The norm against death penalty is slowly evolving through human rights discourse,
ineffective argument for utilitarian basis, morality issues and legal errors. Death penalty is
against the very notion of the right to life, it does not serve the very purpose i.e. to deter
crime, but rather takes away the human agency of change and to repent, death is swift and
easy but to live with the fact is not. The evolvement of norm against death penalty is not
confine to the political and legal issues but it has trajectories at other dimension of life like
art, music, films and literature. It challenges the notion of capital punishment. It is the
product of oppression and injustice and planting a revolutionary thought into the mind of the
people.
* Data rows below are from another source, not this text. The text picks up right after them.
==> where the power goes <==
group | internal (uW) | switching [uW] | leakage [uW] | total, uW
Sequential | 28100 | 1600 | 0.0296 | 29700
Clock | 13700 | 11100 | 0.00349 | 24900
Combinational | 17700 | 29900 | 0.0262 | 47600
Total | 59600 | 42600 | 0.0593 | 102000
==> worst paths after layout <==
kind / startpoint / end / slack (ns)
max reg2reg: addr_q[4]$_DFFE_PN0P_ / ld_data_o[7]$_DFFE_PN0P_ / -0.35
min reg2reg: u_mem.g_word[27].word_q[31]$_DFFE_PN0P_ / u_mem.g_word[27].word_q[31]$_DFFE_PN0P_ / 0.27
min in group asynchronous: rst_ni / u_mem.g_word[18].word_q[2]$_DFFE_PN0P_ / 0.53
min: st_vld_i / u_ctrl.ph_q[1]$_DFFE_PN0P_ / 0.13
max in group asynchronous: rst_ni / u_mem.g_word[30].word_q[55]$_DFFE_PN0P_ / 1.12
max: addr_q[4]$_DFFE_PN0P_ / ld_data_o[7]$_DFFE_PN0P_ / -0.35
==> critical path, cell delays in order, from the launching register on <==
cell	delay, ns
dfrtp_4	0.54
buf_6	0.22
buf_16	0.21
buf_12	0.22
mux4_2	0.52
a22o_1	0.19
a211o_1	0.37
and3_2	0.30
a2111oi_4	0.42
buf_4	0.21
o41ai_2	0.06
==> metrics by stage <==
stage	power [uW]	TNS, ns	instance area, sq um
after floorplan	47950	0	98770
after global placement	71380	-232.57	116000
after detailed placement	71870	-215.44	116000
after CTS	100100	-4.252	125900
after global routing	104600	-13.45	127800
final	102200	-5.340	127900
It attacked the norm of capital punishment with lyrics, expression, acts and explicit
words. An alternative can be life imprisonment, community service, solitary confinement,
reforms (criminals, judicial system and society) and correctional institutes. To quote
Singapore MP Laurence Lien in November 2012, “… Every human life is precious…it is not
just about our criminal justice system, which we also want to be proportionate and
restorative; it is about the type of society that we want to build – a society that values every
person, and one that doesn’t give up on its people.” Life is precious; human beings must
preserve it and not throw away one’s life but rather give a chance to redeem it.